My wish for the new year may sound simple but actually is impossibly complex: I wish for a dose of common sense among Americans in 2016. Read on to understand the challenges involved.
1. The first area where common sense is needed is gun violence. As of today, Texans will be allowed to wear guns in public; and the wide availability of weapons in the U.S. plays into the hands of psychos, terrorists, and other malcontents with alarming results. At issue: the American Rifle Association and its fundamentalist reading of the second amendment to the Constitution, to the delight of those making money selling weapons.
2. Another area of fundamentalist madness is the willful denial of man-made climate change by such groups as the Heartland Institute, which uses quack science (here I quote from Anthony Annett of Columbia Univ.) to mock the idea of climate change while upholding the virtues of unlimited use of fossil fuels. This, as many observers in other countries know, is a uniquely American issue driven by (guess what?) financial interests. Annett's article in Commonweal goes after George Weigel, who writes skeptically of the UN's global warming guidelines, pretending that the issue is actually subject to debate. He is a Catholic intellectual who fails to take in the encyclical on this topic by Pope Francis.

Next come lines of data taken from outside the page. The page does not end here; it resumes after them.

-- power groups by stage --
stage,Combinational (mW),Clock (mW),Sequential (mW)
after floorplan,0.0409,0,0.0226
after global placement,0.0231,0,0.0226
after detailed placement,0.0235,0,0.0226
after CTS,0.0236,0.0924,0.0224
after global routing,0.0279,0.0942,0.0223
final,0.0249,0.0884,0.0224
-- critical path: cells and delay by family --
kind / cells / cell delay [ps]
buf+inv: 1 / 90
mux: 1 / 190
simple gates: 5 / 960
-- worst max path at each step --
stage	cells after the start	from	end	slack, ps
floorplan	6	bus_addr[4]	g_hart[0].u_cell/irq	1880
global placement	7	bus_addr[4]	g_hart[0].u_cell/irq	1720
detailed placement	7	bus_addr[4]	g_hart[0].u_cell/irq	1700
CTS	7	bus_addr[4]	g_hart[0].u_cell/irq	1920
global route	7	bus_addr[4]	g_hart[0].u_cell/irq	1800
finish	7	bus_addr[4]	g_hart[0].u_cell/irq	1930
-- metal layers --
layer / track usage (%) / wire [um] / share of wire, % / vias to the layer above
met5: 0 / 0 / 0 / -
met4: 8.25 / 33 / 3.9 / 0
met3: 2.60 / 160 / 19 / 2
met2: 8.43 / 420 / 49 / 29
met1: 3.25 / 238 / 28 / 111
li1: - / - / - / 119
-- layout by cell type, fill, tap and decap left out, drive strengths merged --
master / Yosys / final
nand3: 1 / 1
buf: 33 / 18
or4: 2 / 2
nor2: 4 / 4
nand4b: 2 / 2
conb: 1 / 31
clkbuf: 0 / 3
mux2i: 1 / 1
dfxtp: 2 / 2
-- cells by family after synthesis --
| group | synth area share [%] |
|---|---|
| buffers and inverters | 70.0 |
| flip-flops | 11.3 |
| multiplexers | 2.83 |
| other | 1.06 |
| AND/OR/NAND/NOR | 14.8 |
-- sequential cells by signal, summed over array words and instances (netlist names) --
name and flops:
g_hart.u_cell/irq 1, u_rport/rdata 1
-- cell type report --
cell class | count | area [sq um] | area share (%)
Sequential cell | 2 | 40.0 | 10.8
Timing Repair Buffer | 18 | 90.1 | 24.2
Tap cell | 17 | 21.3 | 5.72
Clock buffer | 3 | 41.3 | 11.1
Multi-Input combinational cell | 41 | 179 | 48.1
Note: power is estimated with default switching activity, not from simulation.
### src/rtl/i2cRegPkg.sv
package i2cRegPkg;
  typedef enum logic [2:0] {
    ST_IDLE, ST_ADDR, ST_ACK, ST_RX, ST_TX, ST_TXACK, ST_SKIP
  } busState_t;

  // strobes from the sequencer to the datapath
  typedef struct packed {
    logic shiftIn;
    logic loadPtr;
    logic wrReg;
    logic loadTx;
    logic shiftTx;
  } dpStrobe_t;
endpackage

### src/rtl/i2cLineSync.sv
module i2cLineSync #(
  parameter int STAGES = 2
) (
  input  logic clk,
  input  logic rstN,
  input  logic sclIn,
  input  logic sdaIn,
  output logic sclS,
  output logic sdaS,
  output logic sclRise,
  output logic sclFall,
  output logic startDet,
  output logic stopDet
);
  logic [STAGES-1:0] sclPipe, sdaPipe;
  logic sclPrev, sdaPrev;

  always_ff @(posedge clk or negedge rstN) begin
    if (!rstN) begin
      sclPipe <= '1;
      sdaPipe <= '1;
      sclPrev <= 1'b1;
      sdaPrev <= 1'b1;
    end else begin
      sclPipe <= {sclPipe[STAGES-2:0], sclIn};
      sdaPipe <= {sdaPipe[STAGES-2:0], sdaIn};
      sclPrev <= sclPipe[STAGES-1];
      sdaPrev <= sdaPipe[STAGES-1];
    end
  end

  assign sclS     = sclPipe[STAGES-1];
  assign sdaS     = sdaPipe[STAGES-1];
  assign sclRise  = sclS && !sclPrev;
  assign sclFall  = !sclS && sclPrev;
  assign startDet = sclS && sclPrev && sdaPrev && !sdaS;
  assign stopDet  = sclS && sclPrev && !sdaPrev && sdaS;
endmodule

### src/rtl/i2cSlaveCtrl.sv
module i2cSlaveCtrl
  import i2cRegPkg::*;
#(
  parameter logic [6:0] DEV_ADDR = 7'h51
) (
  input  logic       clk,
  input  logic       rstN,
  input  logic       sclRise,
  input  logic       sclFall,
  input  logic       startDet,
  input  logic       stopDet,
  input  logic       sdaS,
  input  logic [7:0] rxByte,
  output dpStrobe_t  strobe,
  output logic       ackLow,
  output logic       txActive
);
  busState_t state;
  logic [3:0] bitCnt;
  logic isRead, ptrPhase, mstAck;
  logic rxPhase, byteEnd, addrHit, busEvent;

  assign busEvent = startDet || stopDet;
  assign rxPhase  = (state == ST_ADDR) || (state == ST_RX);
  assign byteEnd  = rxPhase && sclFall && (bitCnt == 4'd8);
  assign addrHit  = (rxByte[7:1] == DEV_ADDR);

  always_comb begin
    strobe.shiftIn = !busEvent && rxPhase && sclRise && (bitCnt < 4'd8);
    strobe.loadPtr = !busEvent && byteEnd && (state == ST_RX) && ptrPhase;
    strobe.wrReg   = !busEvent && byteEnd && (state == ST_RX) && !ptrPhase;
    strobe.loadTx  = !busEvent && sclFall &&
                     (((state == ST_ACK) && isRead) || ((state == ST_TXACK) && mstAck));
    strobe.shiftTx = !busEvent && (state == ST_TX) && sclFall && (bitCnt != 4'd7);
  end

  always_ff @(posedge clk or negedge rstN) begin
    if (!rstN) begin
      state    <= ST_IDLE;
      bitCnt   <= '0;
      isRead   <= 1'b0;
      ptrPhase <= 1'b0;
      mstAck   <= 1'b0;
      ackLow   <= 1'b0;
      txActive <= 1'b0;
    end else if (busEvent) begin
      state    <= startDet ? ST_ADDR : ST_IDLE;
      bitCnt   <= '0;
      ackLow   <= 1'b0;
      txActive <= 1'b0;
    end else begin
      unique case (state)
        ST_ADDR, ST_RX: begin
          if (strobe.shiftIn) bitCnt <= bitCnt + 4'd1;
          if (byteEnd) begin
            bitCnt <= '0;
            if (state == ST_RX) begin
              ptrPhase <= 1'b0;
              ackLow   <= 1'b1;
              state    <= ST_ACK;
            end else if (addrHit) begin
              isRead   <= rxByte[0];
              ptrPhase <= 1'b1;
              ackLow   <= 1'b1;
              state    <= ST_ACK;
            end else begin
              state <= ST_SKIP;
            end
          end
        end
        ST_ACK: if (sclFall) begin
          ackLow   <= 1'b0;
          bitCnt   <= '0;
          txActive <= isRead;
          state    <= isRead ? ST_TX : ST_RX;
        end
        ST_TX: if (sclFall) begin
          if (bitCnt == 4'd7) begin
            state    <= ST_TXACK;
            txActive <= 1'b0;
            bitCnt   <= '0;
          end else begin
            bitCnt <= bitCnt + 4'd1;
          end
        end
        ST_TXACK: begin
          if (sclRise) mstAck <= !sdaS;
          if (sclFall) begin
            txActive <= mstAck;
            state    <= mstAck ? ST_TX : ST_SKIP;
          end
        end
        default: ;
      endcase
    end
  end

  // a foreign address is never acknowledged
  a_r3_no_ack_foreign: assert property (@(posedge clk) disable iff (!rstN)
    (state == ST_ADDR && byteEnd && !addrHit && !busEvent) |=> (!ackLow && state == ST_SKIP));
  // a master not-acknowledge ends transmission
  a_r9_nack_release: assert property (@(posedge clk) disable iff (!rstN)
    (state == ST_TXACK && sclFall && !mstAck && !busEvent) |=> (!txActive && !ackLow));
  // STOP returns to idle and frees the line
  a_r11_stop_idle: assert property (@(posedge clk) disable iff (!rstN)
    (stopDet && !startDet) |=> (state == ST_IDLE && !ackLow && !txActive));
endmodule

### src/rtl/i2cRegDatapath.sv
module i2cRegDatapath
  import i2cRegPkg::*;
#(
  parameter int NUM_REGS = 16,
  localparam int PTR_W = $clog2(NUM_REGS)
) (
  input  logic             clk,
  input  logic             rstN,
  input  dpStrobe_t        strobe,
  input  logic             sdaS,
  input  logic             appWrEn,
  input  logic [PTR_W-1:0] appWrAddr,
  input  logic [7:0]       appWrData,
  input  logic [PTR_W-1:0] appRdAddr,
  output logic [7:0]       appRdData,
  output logic [7:0]       rxByte,
  output logic             txBit
);
  localparam logic [PTR_W-1:0] LAST = PTR_W'(NUM_REGS - 1);

  logic [7:0] bank [NUM_REGS];
  logic [PTR_W-1:0] ptr, ptrNext;
  logic [7:0] txSh;

  assign ptrNext = (ptr == LAST) ? '0 : ptr + 1'b1;

  always_ff @(posedge clk or negedge rstN) begin
    if (!rstN) begin
      ptr    <= '0;
      rxByte <= '0;
      txSh   <= 8'hFF;
    end else begin
      if (strobe.shiftIn) rxByte <= {rxByte[6:0], sdaS};
      if (strobe.loadPtr) ptr <= rxByte[PTR_W-1:0];
      if (strobe.wrReg) ptr <= ptrNext;
      if (strobe.loadTx) begin
        txSh <= bank[ptr];
        ptr  <= ptrNext;
      end else if (strobe.shiftTx) begin
        txSh <= {txSh[6:0], 1'b1};
      end
    end
  end

  // one storage cell per register; bus write outranks the application port
  for (genvar i = 0; i < NUM_REGS; i++) begin : g_cell
    always_ff @(posedge clk or negedge rstN) begin
      if (!rstN) bank[i] <= '0;
      else if (strobe.wrReg && ptr == PTR_W'(i)) bank[i] <= rxByte;
      else if (appWrEn && appWrAddr == PTR_W'(i)) bank[i] <= appWrData;
    end
  end

  assign appRdData = bank[appRdAddr];
  assign txBit     = txSh[7];

  // a bus data byte lands at the pointer it was aimed at
  a_r5_write_lands: assert property (@(posedge clk) disable iff (!rstN)
    strobe.wrReg |=> (bank[$past(ptr)] == $past(rxByte)));
  // stepping past the last register returns to register 0
  a_r6_ptr_wrap: assert property (@(posedge clk) disable iff (!rstN)
    ((strobe.wrReg || strobe.loadTx) && ptr == LAST) |=> (ptr == '0));
endmodule

### src/rtl/i2cRegBankSlave.sv
module i2cRegBankSlave
  import i2cRegPkg::*;
#(
  parameter logic [6:0] DEV_ADDR    = 7'h51,
  parameter int         NUM_REGS    = 16,
  parameter int         SYNC_STAGES = 2,
  localparam int        PTR_W       = $clog2(NUM_REGS)
) (
  input  logic             clk,
  input  logic             rstN,
  input  logic             sclIn,
  input  logic             sdaIn,
  output logic             sdaPullLow,
  input  logic             appWrEn,
  input  logic [PTR_W-1:0] appWrAddr,
  input  logic [7:0]       appWrData,
  input  logic [PTR_W-1:0] appRdAddr,
  output logic [7:0]       appRdData
);
  logic sclS, sdaS, sclRise, sclFall, startDet, stopDet;
  logic ackLow, txActive, txBit;
  logic [7:0] rxByte;
  dpStrobe_t strobe;

  i2cLineSync #(.STAGES(SYNC_STAGES)) u_sync (
    .clk, .rstN, .sclIn, .sdaIn, .sclS, .sdaS,
    .sclRise, .sclFall, .startDet, .stopDet
  );

  i2cSlaveCtrl #(.DEV_ADDR(DEV_ADDR)) u_ctrl (
    .clk, .rstN, .sclRise, .sclFall, .startDet, .stopDet,
    .sdaS, .rxByte, .strobe, .ackLow, .txActive
  );

  i2cRegDatapath #(.NUM_REGS(NUM_REGS)) u_dp (
    .clk, .rstN, .strobe, .sdaS, .appWrEn, .appWrAddr, .appWrData,
    .appRdAddr, .appRdData, .rxByte, .txBit
  );

  assign sdaPullLow = ackLow || (txActive && !txBit);

  // the data line drive is frozen while SCL stays high
  a_r10_sda_moves_scl_low: assert property (@(posedge clk) disable iff (!rstN)
    (sclS && $past(sclS)) |-> $stable(sdaPullLow));
endmodule

### config.mk
export PLATFORM = sky130hd
export DESIGN_NAME = i2cRegBankSlave
export DESIGN_NICKNAME = d
export VERILOG_FILES = /design/src/rtl/i2cRegPkg.sv /design/src/rtl/i2cLineSync.sv /design/src/rtl/i2cSlaveCtrl.sv /design/src/rtl/i2cRegDatapath.sv /design/src/rtl/i2cRegBankSlave.sv
export SDC_FILE = /design/constraint.sdc
export NUM_CORES = 1
export LEC_CHECK = 0
export BUFFER_PORTS_ARGS = -buffer_cell sky130_fd_sc_hd__buf_2
export CAP_MARGIN = 30
export CORE_ASPECT_RATIO = 1.4
export CORE_UTILIZATION = 40
export DETAILED_ROUTE_END_ITERATION = 8
export HOLD_SLACK_MARGIN = 0.12
export PLACE_DENSITY = 0.65
export SLEW_MARGIN = 20
export SYNTH_ARGS = -nofsm -noshare
export SYNTH_HDL_FRONTEND = slang
export SYNTH_SLANG_ARGS = --single-unit
### constraint.sdc
create_clock -name clk -period 4.5 [get_ports clk]
set_clock_uncertainty 0.15 [all_clocks]
set_input_delay 0.45 -clock clk [delete_from_list [all_inputs] [get_ports clk]]
set_output_delay 0.45 -clock clk [all_outputs]
set_load 0.02 [all_outputs]
=== Yosys cells after proc, flatten, opt, wreduce, memory -nomap -nowiden ===
Index checks and enable logic that the tools add are counted.

* Add/sub/neg operators: 2
* Magnitude comparators: 3
* Equal/unequal tests: 46
* Multiplexer cells: 76
* Bitwise operators: 4
* Reduce and logical (&&, ||, !) cells: 100

{| class="wikitable"
|+ Operator list
! kind !! number
|-
| $mux 8 || 38
|-
| $eq 4x4->1 const B || 17
|-
| $bmux 8 s4 || 2
|-
| $logic_and 1x1->1 || 56
|-
| $mux 4 || 10
|-
| $eq 4x3->1 const B || 9
|-
| $reduce_bool 2->1 || 18
|-
| $mux 3 || 9
|-
| $eq 4x2->1 const B || 4
|-
| $mux 1 || 12
|-
| $ne 3x1->1 const B || 4
|-
| $pmux 3 s4 || 1
|-
| $pmux 4 s3 || 1
|-
| $reduce_and 4->1 || 3
|-
| $ge 5x5->1 const B || 2
|-
| $not 4->5 || 2
|-
| $reduce_and 5->1 || 2
|-
| $add 4x1->4 const B || 2
|-
| $eq 4x1->1 const B || 2
|-
| $logic_not 4->1 || 2
|-
| $reduce_bool 4->1 || 2
|-
| $eq 7x7->1 const B || 1
|-
| $logic_not 1->1 || 7
|-
| $eq 3x2->1 const B || 2
|-
| 17 further kinds || 23
|}

* Register bits: 166
* Input bits: 21
* Output and inout port bits: 9
* Word-level logic and storage cells: 261

=== Logic depth before layout (Yosys ltp) ===
* Word-level depth: 12
* Mapped depth: 11
* Mapped depth without buffers: 7

=== Hierarchy ===
Synthesis repeated with hierarchy kept, for this count alone.

* Cell total of the unflattened synthesis: 930
* Area total of the unflattened synthesis: 10259.8 µm²

{| class="wikitable"
|+ By module, submodules not included
! module !! times used !! cells each !! area each (µm²) !! sequential area each (µm²)
|-
| i2cRegDatapath || 1 || 815 || 9160.0 || 3713.6
|-
| i2cSlaveCtrl || 1 || 103 || 898.4 || 300.3
|-
| i2cLineSync || 1 || 10 || 190.2 || 157.7
|-
| i2cRegBankSlave || 1 || 2 || 11.3 || 0.0
|}

=== Least setup slack after synthesis ===
No wires, ideal clock.

* Kind: input -> output
* Start point: input port appRdAddr[0]
* End point: output port appRdData[4]
* Data arrival time: 2.033 ns
* Data required time: 3.900 ns
* Setup slack: 1.867 ns
* Cell stages on the path: 4
* Path buffers: 2
* Path through: clkbuf_1 -> buf_2 -> mux4_2 -> mux4_2

* Longest elaborated chain between the ends: 4

{| class="wikitable"
|+ Ends and longest elaborated chain
! what !! line !! text
|-
| start, declared || i2cRegBankSlave.sv:17 || <nowiki>input logic [PTR_W-1:0] appRdAddr,</nowiki>
|-
| $not 4->5 (not written as such) || i2cRegDatapath.sv:54 || <nowiki>assign appRdData = bank[appRdAddr];</nowiki>
|-
| $bmux 8 s4 || i2cRegDatapath.sv:54 ||
|-
| $mux 8 (not written as such) (2 in a row) || i2cRegDatapath.sv:54 ||
|-
| end, declared || i2cRegBankSlave.sv:18 || <nowiki>output logic [7:0] appRdData</nowiki>
|}

Every way passes these cells. The select of a mux whose other input is x is not followed.

=== Worst setup path after layout ===
* Start point: input port appRdAddr[0]
* End point: output port appRdData[1]

Same word-level chain as after synthesis.
<file path="src/rtl/adc_trk_pkg.sv">
package adc_trk_pkg;
  typedef enum logic [1:0] {
    SEL_STATUS = 2'd0,
    SEL_LAST   = 2'd1,
    SEL_CHAN   = 2'd2
  } rd_sel_t;

  localparam int RD_W       = 32;
  localparam int LAST_CH_LSB = 12;
endpackage

</file>
<file path="src/rtl/adc_trk_enable.sv">
module adc_trk_enable #(
  parameter int NUM_CH = 8,
  localparam int CH_W = $clog2(NUM_CH)
) (
  input  logic              clk,
  input  logic              rst,
  input  logic              en_wr,
  input  logic [NUM_CH-1:0] en_mask,
  input  logic              dis_wr,
  input  logic [NUM_CH-1:0] dis_mask,
  input  logic              eoc_valid,
  input  logic [CH_W-1:0]   eoc_chan,
  output logic [NUM_CH-1:0] hit,
  output logic              accept
);
  logic [NUM_CH-1:0] ch_en;
  logic [NUM_CH-1:0] dis_now;
  logic [NUM_CH-1:0] en_now;

  assign dis_now = dis_wr ? dis_mask : '0;
  assign en_now  = en_wr  ? en_mask  : '0;

  always_ff @(posedge clk) begin
    if (rst) ch_en <= '0;
    else     ch_en <= (ch_en | en_now) & ~dis_now;
  end

  genvar g;
  generate
    for (g = 0; g < NUM_CH; g++) begin : g_hit
      assign hit[g] = eoc_valid && (eoc_chan == CH_W'(g)) &&
                      ch_en[g] && !dis_now[g];
    end
  endgenerate

  assign accept = |hit;

  assert_single_hit_R2: assert property (@(posedge clk) disable iff (rst)
    $onehot0(hit));

  assert_disable_wins_R10: assert property (@(posedge clk) disable iff (rst)
    (dis_wr && en_wr && ((dis_mask & en_mask) != '0)) |=>
      ((ch_en & $past(dis_mask & en_mask)) == '0));
endmodule

</file>
<file path="src/rtl/adc_trk_chan_flag.sv">
module adc_trk_chan_flag (
  input  logic clk,
  input  logic rst,
  input  logic hit,
  input  logic clr_pend,
  input  logic stat_rd,
  output logic pend,
  output logic lost
);
  always_ff @(posedge clk) begin
    if (rst) begin
      pend <= 1'b0;
      lost <= 1'b0;
    end else begin
      pend <= hit | (pend & ~clr_pend);
      lost <= (hit & pend) | (lost & ~stat_rd);
    end
  end

  assert_overrun_sets_R4: assert property (@(posedge clk) disable iff (rst)
    (hit && pend) |=> lost);

  assert_status_clears_lost_R6: assert property (@(posedge clk) disable iff (rst)
    (stat_rd && !(hit && pend)) |=> !lost);

  assert_pend_needs_hit_R9: assert property (@(posedge clk) disable iff (rst)
    (!pend && !hit) |=> !pend);
endmodule

</file>
<file path="src/rtl/adc_trk_global.sv">
module adc_trk_global #(
  parameter int NUM_CH = 8,
  parameter int DATA_W = 10,
  localparam int CH_W = $clog2(NUM_CH)
) (
  input  logic              clk,
  input  logic              rst,
  input  logic              accept,
  input  logic              clr_new,
  input  logic              stat_rd,
  input  logic [CH_W-1:0]   eoc_chan,
  input  logic [DATA_W-1:0] eoc_data,
  output logic              new_res,
  output logic              glost,
  output logic [CH_W-1:0]   last_chan,
  output logic [DATA_W-1:0] last_data
);
  always_ff @(posedge clk) begin
    if (rst) begin
      new_res   <= 1'b0;
      glost     <= 1'b0;
      last_chan <= '0;
      last_data <= '0;
    end else begin
      new_res <= accept | (new_res & ~clr_new);
      glost   <= (accept & new_res) | (glost & ~stat_rd);
      if (accept) begin
        last_chan <= eoc_chan;
        last_data <= eoc_data;
      end
    end
  end

  assert_new_on_accept_R7: assert property (@(posedge clk) disable iff (rst)
    accept |=> new_res);

  assert_glost_sets_R5: assert property (@(posedge clk) disable iff (rst)
    (accept && new_res) |=> glost);

  assert_status_clears_glost_R6: assert property (@(posedge clk) disable iff (rst)
    (stat_rd && !(accept && new_res)) |=> !glost);

  assert_last_tracks_R2: assert property (@(posedge clk) disable iff (rst)
    accept |=> (last_chan == $past(eoc_chan) && last_data == $past(eoc_data)));
endmodule

</file>
<file path="src/rtl/adc_trk_data_store.sv">
module adc_trk_data_store #(
  parameter int NUM_CH = 8,
  parameter int DATA_W = 10,
  localparam int CH_W = $clog2(NUM_CH)
) (
  input  logic              clk,
  input  logic              we,
  input  logic [CH_W-1:0]   waddr,
  input  logic [DATA_W-1:0] wdata,
  input  logic              re,
  input  logic [CH_W-1:0]   raddr,
  output logic [DATA_W-1:0] q
);
  logic [DATA_W-1:0] mem [NUM_CH];

  always_ff @(posedge clk) begin
    if (we) mem[waddr] <= wdata;
  end

  always_ff @(posedge clk) begin
    if (re) q <= mem[raddr];
  end
endmodule

</file>
<file path="src/rtl/adc_status_tracker.sv">
module adc_status_tracker #(
  parameter int NUM_CH = 8,
  parameter int DATA_W = 10,
  localparam int CH_W = $clog2(NUM_CH)
) (
  input  logic              clk,
  input  logic              rst,
  input  logic              eoc_valid,
  input  logic [CH_W-1:0]   eoc_chan,
  input  logic [DATA_W-1:0] eoc_data,
  input  logic              en_wr,
  input  logic [NUM_CH-1:0] en_mask,
  input  logic              dis_wr,
  input  logic [NUM_CH-1:0] dis_mask,
  input  logic              rd_valid,
  input  logic [1:0]        rd_sel,
  input  logic [CH_W-1:0]   rd_chan,
  output logic              rd_ack,
  output logic [31:0]       rd_data
);
  import adc_trk_pkg::*;

  rd_sel_t sel;
  assign sel = rd_sel_t'(rd_sel);

  logic [NUM_CH-1:0] hit;
  logic              accept;
  logic [NUM_CH-1:0] pend;
  logic [NUM_CH-1:0] lost;
  logic [NUM_CH-1:0] clr_pend;
  logic              new_res;
  logic              glost;
  logic [CH_W-1:0]   last_chan;
  logic [DATA_W-1:0] last_data;
  logic [DATA_W-1:0] slot_q;
  logic              stat_rd;
  logic              last_rd;
  logic              chan_rd;

  assign stat_rd = rd_valid && (sel == SEL_STATUS);
  assign last_rd = rd_valid && (sel == SEL_LAST);
  assign chan_rd = rd_valid && (sel == SEL_CHAN);

  adc_trk_enable #(.NUM_CH(NUM_CH)) u_enable (
    .clk(clk), .rst(rst),
    .en_wr(en_wr), .en_mask(en_mask),
    .dis_wr(dis_wr), .dis_mask(dis_mask),
    .eoc_valid(eoc_valid), .eoc_chan(eoc_chan),
    .hit(hit), .accept(accept)
  );

  genvar g;
  generate
    for (g = 0; g < NUM_CH; g++) begin : g_ch
      assign clr_pend[g] = (chan_rd && rd_chan == CH_W'(g)) ||
                           (last_rd && last_chan == CH_W'(g));
      adc_trk_chan_flag u_flag (
        .clk(clk), .rst(rst),
        .hit(hit[g]), .clr_pend(clr_pend[g]), .stat_rd(stat_rd),
        .pend(pend[g]), .lost(lost[g])
      );
    end
  endgenerate

  adc_trk_global #(.NUM_CH(NUM_CH), .DATA_W(DATA_W)) u_global (
    .clk(clk), .rst(rst),
    .accept(accept), .clr_new(last_rd), .stat_rd(stat_rd),
    .eoc_chan(eoc_chan), .eoc_data(eoc_data),
    .new_res(new_res), .glost(glost),
    .last_chan(last_chan), .last_data(last_data)
  );

  adc_trk_data_store #(.NUM_CH(NUM_CH), .DATA_W(DATA_W)) u_store (
    .clk(clk),
    .we(accept), .waddr(eoc_chan), .wdata(eoc_data),
    .re(chan_rd), .raddr(rd_chan), .q(slot_q)
  );

  logic [RD_W-1:0] stat_word;
  logic [RD_W-1:0] last_word;

  always_comb begin
    stat_word = '0;
    stat_word[NUM_CH-1:0]        = pend;
    stat_word[2*NUM_CH-1:NUM_CH] = lost;
    stat_word[2*NUM_CH]          = new_res;
    stat_word[2*NUM_CH+1]        = glost;
    last_word = '0;
    last_word[DATA_W-1:0]                 = last_data;
    last_word[LAST_CH_LSB+CH_W-1:LAST_CH_LSB] = last_chan;
  end

  logic            slot_sel_q;
  logic [RD_W-1:0] hold_q;

  always_ff @(posedge clk) begin
    if (rst) begin
      rd_ack     <= 1'b0;
      slot_sel_q <= 1'b0;
      hold_q     <= '0;
    end else begin
      rd_ack <= rd_valid;
      if (rd_valid) begin
        slot_sel_q <= chan_rd;
        hold_q     <= last_rd ? last_word : stat_word;
      end
    end
  end

  assign rd_data = slot_sel_q ? {{(RD_W-DATA_W){1'b0}}, slot_q} : hold_q;

  assert_discard_keeps_last_R9: assert property (@(posedge clk) disable iff (rst)
    (eoc_valid && dis_wr && dis_mask[eoc_chan]) |=> $stable(last_data));

  assert_ack_follows_read_R2: assert property (@(posedge clk) disable iff (rst)
    rd_valid |=> rd_ack);
endmodule

</file>
<file path="config.mk">
export PLATFORM = sky130hd
export DESIGN_NAME = event_timer_unit
export DESIGN_NICKNAME = d
export VERILOG_FILES = /design/src/rtl/tmr_pkg.sv /design/src/rtl/tmr_regdec.sv /design/src/rtl/tmr_channel.sv /design/src/rtl/event_timer_unit.sv
export SDC_FILE = /design/constraint.sdc
export NUM_CORES = 1
export LEC_CHECK = 0
export BUFFER_PORTS_ARGS = -buffer_cell sky130_fd_sc_hd__buf_4
export CAP_MARGIN = 10
export CORE_AREA = 2 2 210 212
export DETAILED_ROUTE_END_ITERATION = 7
export DIE_AREA = 0 0 212 214
export PLACE_DENSITY = 0.66
export SYNTH_ARGS = -nofsm -noshare
export SYNTH_HDL_FRONTEND = slang
export SYNTH_SLANG_ARGS = --single-unit
</file>
<file path="constraint.sdc">
create_clock -name clk -period 3.02 [get_ports clk]
set_input_delay 0.453 -clock clk [delete_from_list [all_inputs] [get_ports clk]]
set_output_delay 0.453 -clock clk [all_outputs]
set_load 0.02 [all_outputs]
</file>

3. Finally, there is religious fundamentalism itself, which Francis has attacked (press conference on Nov. 30): "Fundamentalism is a sickness that is in all religions," he said, noting that Catholics are not immune as when they believe they have the absolute truth and proceed to attack others "doing evil." Literal, fundamental readings of sacred texts has led many decent people into extreme behavior, as we see with Islamic terrorism.
As Richard Rohr has written, literalism is the lowest and least level of meaning. People who merely want to be right and have power can easily turn sacred texts into dangerous documents, as when, in the past, Christians have advocated slavery, apartheid, consumerism, nationalism, and other "isms." Jesus himself knew, says Rohr, that not all scriptures are created equal and that certain punitive or exclusionary texts in the Hebrew tradition should not be read on the same level as those offering inclusion, mercy, and honesty.
What is needed is the Big Picture, the broad vision which puts into perspective the narrow literalism that exists on many levels. It so happens that Pope Francis, having written and spoken wisely about the dangers of violence to man and the environment, having called fundamentalism a sin, and having privileged mercy and forgiveness, is one of those who might hold a key to the common sense we need.
If only we would listen and practice what such leaders say and do instead of retreating into the fear, control, and power-seeking that results from fundamentalism. If only we would work for justice, we might have what we most want: peace.